Pharmacogenomics of Antiretroviral Drug Metabolism and Transport

Abstract

Antiretroviral therapy has markedly reduced morbidity and mortality for persons living with human immunodeficiency virus (HIV). Individual tailoring of antiretroviral regimens has the potential to further improve the long-term management of HIV through the mitigation of treatment failure and drug-induced toxicities. While the mechanisms underlying anti-HIV drug adverse outcomes are multifactorial, the application of drug-specific pharmacogenomic knowledge is required in order to move toward the personalization of HIV therapy. Thus, detailed understanding of the metabolism and transport of antiretrovirals and the influence of genetics on these pathways is important. To this end, this review provides an up-to-date overview of the metabolism of anti-HIV therapeutics and the impact of genetic variation in drug metabolism and transport on the treatment of HIV. Future perspectives on and current challenges in pursuing personalized HIV treatment are also discussed.
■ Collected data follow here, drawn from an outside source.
### src/rtl/regfile_wb_buffer.sv
// regfile_wb_buffer
// Writeback buffer that owns the register-file write port. Writeback requests
// are queued in a DEPTH-entry FIFO and drained one per cycle onto a registered
// write port (rd_addr/rd_w_data). Writes to r0 are dropped at the input. While
// a write is pending (queued or currently presented on the write port), reads
// of that register are forwarded from the youngest pending value.
//
// Ports
//   clk          system clock, rising-edge active
//   rst          asynchronous active-low reset
//   in_valid     writeback request present
//   in_ready     buffer has room (count < DEPTH)
//   in_addr      destination register index
//   in_data      destination register value
//   stall        register-file write port busy; hold the drain
//   rd_addr      registered write address (0 = no write)
//   rd_w_data    registered write data
//   rs_addr      read-port A address snooped for forwarding
//   rt_addr      read-port B address snooped for forwarding
//   rs_fwd_hit   pending write matches rs_addr
//   rs_fwd_data  forwarded value for rs_addr
//   rt_fwd_hit   pending write matches rt_addr
//   rt_fwd_data  forwarded value for rt_addr
//   count        occupied FIFO entries
module regfile_wb_buffer #(
   parameter int DEPTH = 4
) (
   input  logic                     clk,
   input  logic                     rst,
   input  logic                     in_valid,
   output logic                     in_ready,
   input  logic [4:0]               in_addr,
   input  logic [31:0]              in_data,
   input  logic                     stall,
   output logic [4:0]               rd_addr,
   output logic [31:0]              rd_w_data,
   input  logic [4:0]               rs_addr,
   input  logic [4:0]               rt_addr,
   output logic                     rs_fwd_hit,
   output logic [31:0]              rs_fwd_data,
   output logic                     rt_fwd_hit,
   output logic [31:0]              rt_fwd_data,
   output logic [$clog2(DEPTH):0]   count
);

   localparam int PW = $clog2(DEPTH);
   localparam int CW = PW + 1;
   localparam logic [CW-1:0] DEPTH_C = CW'(DEPTH);
   localparam logic [CW-1:0] CNT_ONE = CW'(1);
   localparam logic [PW-1:0] PTR_ONE = PW'(1);

   logic [4:0]    mem_addr_r [DEPTH];
   logic [31:0]   mem_data_r [DEPTH];
   logic [PW-1:0] head_r;
   logic [PW-1:0] tail_r;
   logic [CW-1:0] count_r;
   logic [4:0]    rd_addr_r;
   logic [31:0]   rd_w_data_r;

   logic          accept_s;
   logic          push_s;
   logic          pop_s;
   logic          rs_hit_s;
   logic [31:0]   rs_data_s;
   logic          rt_hit_s;
   logic [31:0]   rt_data_s;
   logic [PW-1:0] idx_s;
   logic          live_s;
   logic          rs_match_s;
   logic          rt_match_s;

   assign in_ready = (count_r < DEPTH_C);
   assign accept_s = in_valid & in_ready;
   // r0 requests complete the handshake but never enter the FIFO
   assign push_s   = accept_s & (in_addr != 5'd0);
   assign pop_s    = (count_r != {CW{1'b0}}) & ~stall;

   // FIFO storage, pointers, occupancy and the registered write port
   always_ff @(posedge clk or negedge rst) begin
      if (!rst) begin
         for (int i = 0; i < DEPTH; i++) begin
            mem_addr_r[i] <= 5'd0;
            mem_data_r[i] <= 32'd0;
         end
         head_r      <= {PW{1'b0}};
         tail_r      <= {PW{1'b0}};
         count_r     <= {CW{1'b0}};
         rd_addr_r   <= 5'd0;
         rd_w_data_r <= 32'd0;
      end else begin
         if (push_s) begin
            mem_addr_r[tail_r] <= in_addr;
            mem_data_r[tail_r] <= in_data;
            tail_r             <= tail_r + PTR_ONE;
         end else begin
            tail_r <= tail_r;
         end

         // An idle or stalled cycle drives a write to r0, which is a no-op
         if (pop_s) begin
            rd_addr_r   <= mem_addr_r[head_r];
            rd_w_data_r <= mem_data_r[head_r];
            head_r      <= head_r + PTR_ONE;
         end else begin
            rd_addr_r   <= 5'd0;
            rd_w_data_r <= 32'd0;
         end

         case ({push_s, pop_s})
            2'b10:   count_r <= count_r + CNT_ONE;
            2'b01:   count_r <= count_r - CNT_ONE;
            default: count_r <= count_r;
         endcase
      end
   end

   // Forwarding: the write port holds the oldest pending value; FIFO entries
   // are scanned oldest to youngest so the youngest match overrides.
   always_comb begin
      idx_s      = {PW{1'b0}};
      live_s     = 1'b0;
      rs_match_s = 1'b0;
      rt_match_s = 1'b0;
      rs_hit_s   = (rs_addr != 5'd0) && (rs_addr == rd_addr_r);
      rs_data_s  = rs_hit_s ? rd_w_data_r : 32'd0;
      rt_hit_s   = (rt_addr != 5'd0) && (rt_addr == rd_addr_r);
      rt_data_s  = rt_hit_s ? rd_w_data_r : 32'd0;
      for (int i = 0; i < DEPTH; i++) begin
         idx_s      = head_r + PW'(i);
         live_s     = (CW'(i) < count_r);
         rs_match_s = live_s && (rs_addr != 5'd0) && (mem_addr_r[idx_s] == rs_addr);
         rt_match_s = live_s && (rt_addr != 5'd0) && (mem_addr_r[idx_s] == rt_addr);
         rs_hit_s   = rs_hit_s | rs_match_s;
         rs_data_s  = rs_match_s ? mem_data_r[idx_s] : rs_data_s;
         rt_hit_s   = rt_hit_s | rt_match_s;
         rt_data_s  = rt_match_s ? mem_data_r[idx_s] : rt_data_s;
      end
   end

   assign rd_addr     = rd_addr_r;
   assign rd_w_data   = rd_w_data_r;
   assign count       = count_r;
   assign rs_fwd_hit  = rs_hit_s;
   assign rs_fwd_data = rs_data_s;
   assign rt_fwd_hit  = rt_hit_s;
   assign rt_fwd_data = rt_data_s;

endmodule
Keywords: HIV medication; drug metabolism; drug-drug interactions; personalized medicine; pharmacogenomics.

Figure 1.

The first-pass metabolism of HIV drugs upon oral administration. After being swallowed, a drug is absorbed via the gut wall and intestine. It then enters the hepatic portal system. An abundance of drug metabolizing enzymes are present in the intestine and liver. Prior to metabolism, the drug is actively transported (OATPs = organic-anion-transporting peptides, OCTs = organic cation transporters, ABCs = ATP-binding cassette transporters, P-gp = P-glycoprotein, a member of ABCs) or passively diffuses into the cell, or both. In the liver, drug metabolism occurs inside hepatocytes where the drug undergoes modifications (e.g., oxidation by P450s) or conjugations (e.g., glucuronidation by UGTs). The resulting metabolites are excreted into the bile canaliculus or re-enter the blood, after which they can be excreted by the kidneys.

Figure 2.

Lifecycle of HIV-1 and action of antiretrovirals in CD4+ cells. The lifecycle is initiated by the binding of viral envelope protein gp120 to the receptors on a CD4+ cell (process targeted by entry inhibitors) (step 1). Once inside the cell, HIV releases and uses reverse transcriptase to convert viral RNA into DNA (process targeted by NRTIs and NNRTIs; NRTIs must be phosphorylated by host kinases inside the cell in order to become pharmacologically active) (step 2). Subsequently, viral integrase catalyzes the incorporation of viral DNA into the host genome (process targeted by integrase inhibitors) (step 3), which allows HIV to hijack host cellular machinery to produce long chains of viral proteins (step 4). Hydrolysis of these long chains of viral proteins by viral protease furnishes each individual component (process targeted by protease inhibitors) (step5) that is assembled into newly formed HIV progeny ready to bud off (step 6).